- The WCWA World Heavyweight Championship belt used from 1986 to 1989

Details
- Promotion: World Class Wrestling Association
- Date established: June 6, 1966
- Date retired: 1990

Other names
- NWA United States Heavyweight Championship (Texas version); NWA American Heavyweight Championship; WCCW American Heavyweight Championship;

Statistics
- First champion: Fritz Von Erich
- Final champion: Jerry Lawler
- Most reigns: Fritz Von Erich (20 reigns)
- Longest reign: Fritz Von Erich (738 days)
- Shortest reign: Fritz Von Erich (Less than 1 day - June 14, 1982)
- Oldest champion: Fritz Von Erich (52 years)
- Youngest champion: Mike Von Erich (20 years, 5 months, 2 days)
- Heaviest champion: King Kong Bundy 450 lb (200 kg)
- Lightest champion: Mike Von Erich 200 lb (91 kg)

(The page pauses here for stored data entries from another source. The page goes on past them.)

Setup of job 5723:
// attitude_estimation
module attitude_estimation(
    input clk,
    input reset,
    output SCLK,
    output MOSI,
    input  MISO_G,
    output SS_G,
    input  MISO_A,
    output SS_A,
    output [15:0] gyro_x,
    output [15:0] gyro_y,
    output [15:0] accl_x,
    output [15:0] accl_y,
    output [15:0] accl_z
    );
clock: 10.2 ns
lec_check: 0
abc_area: 0
cap_margin: 20
core_margin: 2
core_utilization: 58
gpl_routability_driven: 1
gpl_timing_driven: 1
max_routing_layer: met4
slew_margin: 20
tns_end_percent: 40
run.sh (not shown) runs the stock make flow with config.mk's settings and CLKGATE_MAP_FILE=.
Job 5723 had finished all stages when the layout checks came back failing, citing setup timing.
The following lists how job 2628 was set up differently from job 5723:
- a deleted ABC_AREA that had been 0
- a change of CORE_UTILIZATION from 58 to 10
- a deleted GPL_TIMING_DRIVEN that had been 1
- a deleted TNS_END_PERCENT that had been 40
- a deleted MAX_ROUTING_LAYER that had been met4
- a deleted GPL_ROUTABILITY_DRIVEN that had been 1
- a change of the clock period (ns, I/O delays scaled along) from 10.2 to 22.1
==> comparison <==
- Job 2628: full flow OK, the timing, DRC and antenna checks passed
- Taking job 5723 as 1.0, job 2628 lands at 0.080 on non-clock buffer count.
- Comparing job 2628 and job 5723, hold slack is lower on job 2628.
- Global routing met2 resource utilization, job 2628 and job 5723: larger value in job 5723
- Compared with job 5723, job 2628 supports a lower clock frequency.
- Of job 2628 and job 5723, the run reporting the higher maximum fanout encountered on the critical timing path was job 2628.
- Between job 2628 and job 5723, it is job 2628 whose overall die width is higher, by about 140%.
- The total via count after detailed routing in job 5723 is 1.15 times that in job 2628.
- Relative to job 5723, the wire length of the first global-routing pass of job 2628 is lower by 4.0 mm.
- Looking at global routing usage on met1, job 2628 sits 32 points lower than job 5723 does.
Edits applied to the flow inputs when going from job 2628 to job 9499:
- setting PLACE_DENSITY to 0.35 for the first time
- setting SETUP_SLACK_MARGIN to 1.36 for the first time
- changing CORE_UTILIZATION from 10 to 72
- setting CTS_CLUSTER_SIZE to 51 for the first time
- changing the clock period (ns, I/O delays scaled along) from 22.1 to 5.3
Findings:
- Job 2628 went all the way through synthesis, placement and routing and the layout is clean on timing, DRC and antenna.
- Job 9499 got as far as clock tree synthesis, where a tool error ended the run.
- From job 2628 to job 9499 the numbers moved as follows: synthesized cell count flat, instance count after placement with tap cells included down 3255, minimum setup slack after placement down 14630 ps.
diff inputs: job 9499 => job 3545
- CORE_UTILIZATION: 72 -> 65
- PLACE_DENSITY: 0.35 -> unset
- CTS_CLUSTER_SIZE: 51 -> unset
- MAX_ROUTING_LAYER: unset -> met4
- SETUP_SLACK_MARGIN: 1.36 -> unset
- the clock period (ns, I/O delays scaled along): 5.3 -> 10.8
## What came out
Of the two candidates, job 9499 has the better die area and job 3545 the worse one.
Diff job 9499..job 3545 | area figure in the yosys stat output | unchanged
Compared with job 9499, weighted congestion at the end of routability-driven global placement in job 3545 decreased slightly.
[job 3545] flow finished | final checks: failed | reasons: setup timing

========
attitude_estimation again, from the RTL that the note above started with.
clock: 16.0 ns
lec_check: 0
cap_margin: 20
cell_pad_in_sites_global_placement: 2
core_aspect_ratio: 1.21
core_margin: 2
core_utilization: 65
cts_cluster_diameter: 215
cts_cluster_size: 31
gpl_routability_driven: 0
gpl_timing_driven: 1
hold_slack_margin: 0.22
min_routing_layer: met2
place_density_lb_addon: 0.0
setup_slack_margin: 2.77
slew_margin: 20
The first run never finished: it broke off in global placement without I/O on FLW-0024.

= WCWA World Heavyweight Championship =

Professional wrestling championship

The WCWA World Heavyweight Championship was a professional wrestling world heavyweight championship promoted by the Dallas–Fort Worth metroplex area–based World Class Wrestling Association (WCWA). The championship was originally created in June 1966 by WCWA's predecessor NWA Big Time Wrestling (BTW), billed as the local version of the NWA United States Heavyweight Championship before being renamed the NWA American Heavyweight Championship in May 1968. In 1982, Big Time Wrestling rebranded themselves as "World Class Championship Wrestling" (WCCW) and the championship was renamed the WCCW American Heavyweight Championship. In 1986 WCCW withdrew from the National Wrestling Alliance, creating the World Class Wrestling Association, replacing the WCCW American Heavyweight Championship with the WCWA World Heavyweight Championship, replacing the NWA World Heavyweight Championship as the top title recognized by the promotion. In 1989, the WCWA championship was unified with the AWA World Heavyweight Championship to become the USWA Unified World Heavyweight Championship as WCWA merged with the Continental Wrestling Association (CWA) to become the United States Wrestling Association. In 1990 WCWA split from the USWA, but the promotion folded without determining a WCWA World Heavyweight Champion. As it is a professional wrestling championship, the WCWA World Heavyweight Championship was not won by actual competition, but by a scripted ending to a match. (Note: Hornbaker (2016) p. 550: "Professional wrestling is a sport in which match finishes are predetermined. Thus, win–loss records are not indicative of a wrestler's genuine success based on their legitimate abilities – but on now much, or how little they were pushed by promoters")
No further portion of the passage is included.